Od 1 marca br. obowiązuje także Rozporządzenie 181/2011, na podstawie którego pasażerowie autobusów i autokarów mają prawo do zwrotu kosztów biletu w przypadku opóźnienia przekraczającego dwie godziny lub odwołania przejazdu. Gdy opóźnienie jest znaczne, przewoźnik ma także obowiązek zapewnić podróżnym posiłek i napój.
Do tej pory najlepiej byli chronieni pasażerowie podróżujący samolotami. Szczegółowe przepisy obowiązują od 2004 r. i dotyczą UE, Europejskiego Obszaru Gospodarczego i Szwajcarii. Odszkodowania należą się pasażerom m.in. za niewpuszczenie na pokład czy opóźnienie samolotu.
– W przypadku niewielkiego opóźnienia przewoźnik ma obowiązek opieki nad konsumentem, m.in. dostarczenia mu posiłku. Jeśli opóźnienie jest znaczne, w grę wchodzi odszkodowanie pieniężne od 250 do 600 euro – mówi Muż.
Odszkodowanie należy się również za zniszczenie lub zagubienie bagażu podczas podróży samolotem. Jego wartość każdorazowo musi być udowodniona. Maksymalna wartość odszkodowania to ok. 5,5 tys. zł.
– To jest górna granica odpowiedzialności finansowej przewoźnika, w której powinien zmieścić się konsument – mówi Karol Muż.

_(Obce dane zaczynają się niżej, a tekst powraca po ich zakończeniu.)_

### config.mk
export PLATFORM = sky130hd
export DESIGN_NAME = sayuru_port_arbiter
export DESIGN_NICKNAME = d
export VERILOG_FILES = /design/src/rtl/sayuru_port_arbiter.sv
export SDC_FILE = /design/constraint.sdc
export NUM_CORES = 1
export LEC_CHECK = 0
export CAP_MARGIN = 25
export CORE_AREA = 2 2 128 130
export CTS_CLUSTER_DIAMETER = 60
export CTS_CLUSTER_SIZE = 16
export DETAILED_ROUTE_END_ITERATION = 8
export DIE_AREA = 0 0 130 132
export PLACE_DENSITY = 0.78
export SLEW_MARGIN = 15
export SYNTH_ARGS = -nofsm -noshare
export SYNTH_HDL_FRONTEND = slang
export SYNTH_SLANG_ARGS = --single-unit
### constraint.sdc
create_clock -name clk_i -period 2.58 [get_ports clk_i]
set_clock_uncertainty 0.2 [all_clocks]
set_input_delay 0.516 -clock clk_i [delete_from_list [all_inputs] [get_ports clk_i]]
set_output_delay 0.516 -clock clk_i [all_outputs]
set_load 0.05 [all_outputs]
### src/rtl/sayuru_port_arbiter.sv
// Two-port round-robin arbiter in front of the Sayuru cache slave port.
// One transaction in flight; the downstream request is latched and held until its response.
module sayuru_port_arbiter #(
  parameter int ADDR_WIDTH = 16,
  parameter int DATA_WIDTH = 32
) (
  input  logic                    clk_i,
  input  logic                    rst_i,
  input  logic                    s0_req_i,
  output logic                    s0_gnt_o,
  output logic                    s0_rvalid_o,
  input  logic [ADDR_WIDTH-1:0]   s0_addr_i,
  input  logic                    s0_we_i,
  input  logic [DATA_WIDTH/8-1:0] s0_be_i,
  input  logic [DATA_WIDTH-1:0]   s0_wdata_i,
  output logic [DATA_WIDTH-1:0]   s0_rdata_o,
  input  logic                    s1_req_i,
  output logic                    s1_gnt_o,
  output logic                    s1_rvalid_o,
  input  logic [ADDR_WIDTH-1:0]   s1_addr_i,
  input  logic                    s1_we_i,
  input  logic [DATA_WIDTH/8-1:0] s1_be_i,
  input  logic [DATA_WIDTH-1:0]   s1_wdata_i,
  output logic [DATA_WIDTH-1:0]   s1_rdata_o,
  output logic                    m_req_o,
  input  logic                    m_gnt_i,
  input  logic                    m_rvalid_i,
  output logic [ADDR_WIDTH-1:0]   m_addr_o,
  output logic                    m_we_o,
  output logic [DATA_WIDTH/8-1:0] m_be_o,
  output logic [DATA_WIDTH-1:0]   m_wdata_o,
  input  logic [DATA_WIDTH-1:0]   m_rdata_i,
  output logic [31:0]             grant_count0,
  output logic [31:0]             grant_count1,
  output logic [1:0]              fsm_state
);

  typedef enum logic [1:0] {
    IDLE        = 2'd0,
    ISSUE       = 2'd1,
    WAIT_RVALID = 2'd2
  } state_t;

  state_t state;
  logic   owner;
  logic   last;
  logic   pick;
  logic   gnt_fire;
  logic   resp_fire;

  assign fsm_state = state;

  // Handshake: a master holds req until it sees gnt; gnt is a one-cycle pulse
  // mirroring m_gnt_i, and rvalid/rdata arrive later as a one-cycle pulse.
  always_comb begin
    pick      = (s0_req_i && s1_req_i) ? ~last : s1_req_i;
    gnt_fire  = (state == ISSUE) && m_gnt_i;
    resp_fire = m_rvalid_i && ((state == WAIT_RVALID) || gnt_fire);
    m_req_o   = (state != IDLE) && !m_rvalid_i;
    s0_gnt_o    = 1'b0;
    s1_gnt_o    = 1'b0;
    s0_rvalid_o = 1'b0;
    s1_rvalid_o = 1'b0;
    s0_rdata_o  = '0;
    s1_rdata_o  = '0;
    if (owner) begin
      s1_gnt_o    = gnt_fire;
      s1_rvalid_o = resp_fire;
      s1_rdata_o  = resp_fire ? m_rdata_i : '0;
    end else begin
      s0_gnt_o    = gnt_fire;
      s0_rvalid_o = resp_fire;
      s0_rdata_o  = resp_fire ? m_rdata_i : '0;
    end
  end

  always_ff @(posedge clk_i) begin
    if (rst_i) begin
      state        <= IDLE;
      owner        <= 1'b0;
      last         <= 1'b1;
      m_addr_o     <= '0;
      m_we_o       <= 1'b0;
      m_be_o       <= '0;
      m_wdata_o    <= '0;
      grant_count0 <= '0;
      grant_count1 <= '0;
    end else begin
      case (state)
        IDLE: begin
          if (s0_req_i || s1_req_i) begin
            owner     <= pick;
            m_addr_o  <= pick ? s1_addr_i  : s0_addr_i;
            m_we_o    <= pick ? s1_we_i    : s0_we_i;
            m_be_o    <= pick ? s1_be_i    : s0_be_i;
            m_wdata_o <= pick ? s1_wdata_i : s0_wdata_i;
            state     <= ISSUE;
          end
        end
        ISSUE: begin
          if (m_gnt_i) begin
            if (owner) grant_count1 <= grant_count1 + 32'd1;
            else       grant_count0 <= grant_count0 + 32'd1;
            // A grant that coincides with the response closes the transaction at once.
            if (m_rvalid_i) begin
              last  <= owner;
              state <= IDLE;
            end else begin
              state <= WAIT_RVALID;
            end
          end
        end
        WAIT_RVALID: begin
          if (m_rvalid_i) begin
            last  <= owner;
            state <= IDLE;
          end
        end
        default: state <= IDLE;
      endcase
    end
  end

endmodule

==> impl_metrics.json <==
{
  "drv_cap": 0,
  "rows": 46,
  "yosysTopAreaCellShare_pct": 40.36,
  "ant_nets": 0,
  "crit_arrival_ns": 1.87,
  "grt_pass1_vias": 6553,
  "grt_overflow": 0,
  "worstMarginPinSlew_ns": 0.6406,
  "crit_required_ns": 1.86,
  "ys_top_cells_by_area": "dfxtp_1, mux2i_1, and2_1",
  "cts_root_buf": "clkbuf_16",
  "critPathCaptureType": "output pin",
  "p_leak_nw": 4.166,
  "yosys.area_share.simple_pct": 27.60,
  "yosysWarnings": 0,
  "avgSynthCellArea_um2": 8.661,
  "initial_core_util_pct": 38.20,
  "crit_path_max_fanout": 16,
  "synthesis.nets": 839,
  "antenna_found_initial": 1,
  "p_sw_share_pct": 30.26,
  "netSwitchingPower_mw": 1.710,
  "synth_compound_area_share_pct": 15.11,
  "maxSlewHeadroom_pct": 57.16,
  "synth_cell_types": 43,
  "async_reset_ff_share_pct": 0,
  "drc_errors": 0,
  "ir_drop_v": 0.0004521,
  "hold_path_class": "reg -> reg",
  "cts.sinks": 121,
  "powerDensity_nw_per_um2": 501.0,
  "seq_area_frac_synth_pct": 40.36,
  "comb_power_share_pct": 24.8,
  "io_pins": 332,
  "crit_type": "in -> out",
  "rsz0062_at_grt": "yes",
  "ff2ff_path_depth": 5,
  "track_usage_pct": 26.25,
  "dp.cells": 1239,
  "num-nets-final": 1194,
  "worstSkewPairLatency_ns": 0.41,
  "ys_ff_latch": 121,
  "routabilityCongestion": 0.8276,
  "synth_top_family_by_area": "simple AND/OR/NAND/NOR gates",
  "mostFrequentLayoutCell": "clkdlybuf4s50_1",
  "area_delta_synth_final_pct": 87.85,
  "first_pass_iters": 4,
  "fin_crit_ns": 2.582,
  "hold_buffers": 0,
  "synthAdderAreaFrac_pct": 0.4169,
  "stdcell_count": 1278,
  "grt_first_pass_wirelength_um": 35210,
  "netlist_instances": 693,
  "pwr-share-clk_pct": 39.2,
  "yosysTopAreaCell": "dfxtp_1",
  "avgRoutedWirePerCell_um": 17.99,
  "cts_buffers": 17,
  "path_clk_slew_ns": 0.05,
  "totalWireLength_um": 22990,
  "setup_violations": 1,
  "startpoint_type": "primary input",
  "synth-edff-count": 0,
  "fin_ws_ns": -0.001946,
  "power_mw": 5.649,
  "synth-xor-area-share_pct": 2.773,
  "violations": "negative setup slack",
  "via_per_inst": 5.240,
  "die_y_um": 132,
  "status": "finished, violations left",
  "finalHoldViolations": 0,
  "htreeDepth": 4,
  "syn_area_um2": 6002,
  "first_iter_violations": 360,
  "fp.dieArea_um2": 17160,
  "whs_path_depth": 2,
  "synthMuxAreaShare_pct": 9.756,
  "synth_top_flop_cell": "dfxtp_1",
  "die_x_um": 130,
  "portBuffers": 331,
  "cts_tree": "done",
  "final.setup.tns_ns": -0.001946,
  "coreArea_um2": 15710,
  "seq_power_share_pct": 35.9,
  "layout_common_cells": "clkdlybuf4s50_1, dfxtp_1, nor2_1",
  "grt_max_degree": 54,
  "dpl.hpwl_um": 17330,
  "vias": 6697,
  "clk_path_buf_depth": 2,
  "layout-drive-gt1-share_pct": 19.42,
  "finalCritPeriodShare_pct": 100.1,
  "fmax_mhz": 387.3,
  "p_int_mw": 3.940,
  "final-max-slew-violation-count": 0
}
-- worst max-delay path: stages --
cell and delay [ns]:
clkdlybuf4s15_1 0.24, and3b_2 0.27, o21ai_4 0.21, nor2_4 0.09, buf_16 0.16, and2_2 0.22, buf_12 0.15
-- registers in the layout (all words and copies together), names as in the netlist --
register and count:
fsm_state 2, m_we_o 1, last 1, grant_count1 32
m_be_o 4, m_wdata_o 32, m_addr_o 16, owner 1
grant_count0 32
-- cell families (layout without fill, tap and decap cells) --
| family | after synthesis | after routing |
|---|---|---|
| adders and majority gates | 2 | 2 |
| DFF | 121 | 121 |
| and+or+nand+nor | 294 | 294 |
| other | 0 | 1 |
| buffers and inverters | 61 | 429 |
| AOI/OAI and AO/OA | 138 | 138 |
| xor gates and xnor gates | 19 | 19 |
| muxes | 58 | 58 |
-- power by group through the flow --
stage	Clock [mW]	Combinational, mW	Sequential (mW)
6_report	2.22	1.40	2.03
5_1_grt	2.34	1.48	2.04
4_1_cts	2.25	1.40	2.03
3_5_place_dp	0	1.38	2.07
3_3_place_gp	0	1.37	2.06
2_1_floorplan	0	0.378	2.41
-- Yosys cell counts, types with 3 or more instances --
cell type and count:
a211oi_1 53, clkbuf_1 40, and2_1 68, and4_1 9, nor2_1 85, o31ai_1 22
xnor2_1 10, or4_1 24, mux2i_1 54, nand3_1 17, mux2_2 4, a21oi_1 38
nor4_1 9, nor3_1 4, o21ai_0 17, nand4_1 21, nor2b_1 4, dfxtp_1 121
and3_1 3, inv_1 7, xor2_1 9, buf_1 10, nand2_1 23, or3_1 15
-- area by class of cell --
type	count	area (um^2)
clock inverters	11	100.1
repair buffers	389	4566
clock buffers	21	450.4
diodes	1	2.502
multi-input cells	511	3422
fillers	1145	4438
well taps	216	270.3
inverters	8	30.03
flip-flops and latches	121	2434
-- worst paths after layout --
check,slack [ns],from,end
worst max-delay path,-0.002,m_gnt_i,s0_rdata_o[22]
worst min register to register,0.30,m_wdata_o[1]$_SDFFE_PP0P_,m_wdata_o[1]$_SDFFE_PP0P_
worst max register to register,0.14,grant_count1[11]$_SDFFE_PP0P_,grant_count1[23]$_SDFFE_PP0P_
worst min-delay path,0.30,m_wdata_o[1]$_SDFFE_PP0P_,m_wdata_o[1]$_SDFFE_PP0P_
-- per-stage QoR --
step | cell area [um^2] | hold slack, ns | setup WS (ns) | utilization (%)
2_1_floorplan | 6038 | 0.2310 | 0.0009044 | -
3_3_place_gp | 10600 | 0.2756 | -0.3349 | 67.48
3_5_place_dp | 10600 | 0.2847 | -0.3174 | 67.48
4_1_cts | 11230 | 0.2944 | 0.01144 | 71.45
5_1_grt | 11270 | 0.3204 | -0.05642 | 71.74
6_report | 11270 | 0.2951 | -0.001946 | 71.76
-- what timing repair did --
item,4_1_cts,5_1_grt
gates cloned,1,1
pin swaps,3,2
resized for setup,10,10
setup buffers,4,0
setup endpoints to repair,66,62
-- per-layer routing --
metal / track usage, % / share of wire [%]
met1: 30.21 / 38
met2: 44.82 / 51
met3: 9.821 / 8.7
met4: 8.184 / 2.2
met5: 0 / 0.057
No activity file was read; power rests on OpenSTA's default activity.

Dodaje, że wszyscy przewoźnicy, niezależnie od rodzaju transportu, powinni informować konsumentów o przysługujących im prawach.
– Jeśli jednak takich informacji nie znajdziemy u przewoźników, to należy ich szukać na stronach Europejskiego Centrum Konsumenckiego lub Komisji Europejskiej. Można zadzwonić do nas, do ECK i zasięgnąć porady przed podróżą i zwrócić się z prośbą o pomoc po podróży – mówi Muż.
Mimo rozbudowanego systemu ochrony praw konsumentów, wielu z nich nie ma świadomości dotyczącej przysługujących im uprawnień. Z danych Komisji Europejskiej wynika, że 59 proc. pasażerów samolotów nie zna swoich praw podczas podróży. Dlatego 26 czerwca Unia rozpoczęła dwuletnią kampanię informacyjną mającą na celu uświadomienie podróżnych o przysługujących im prawach. Na wszystkich platformach mobilnych dostępna jest także aplikacja wyjaśniająca prawa pasażera i udzielająca informacji o instytucjach, z którymi należy się kontaktować w przypadku problemów.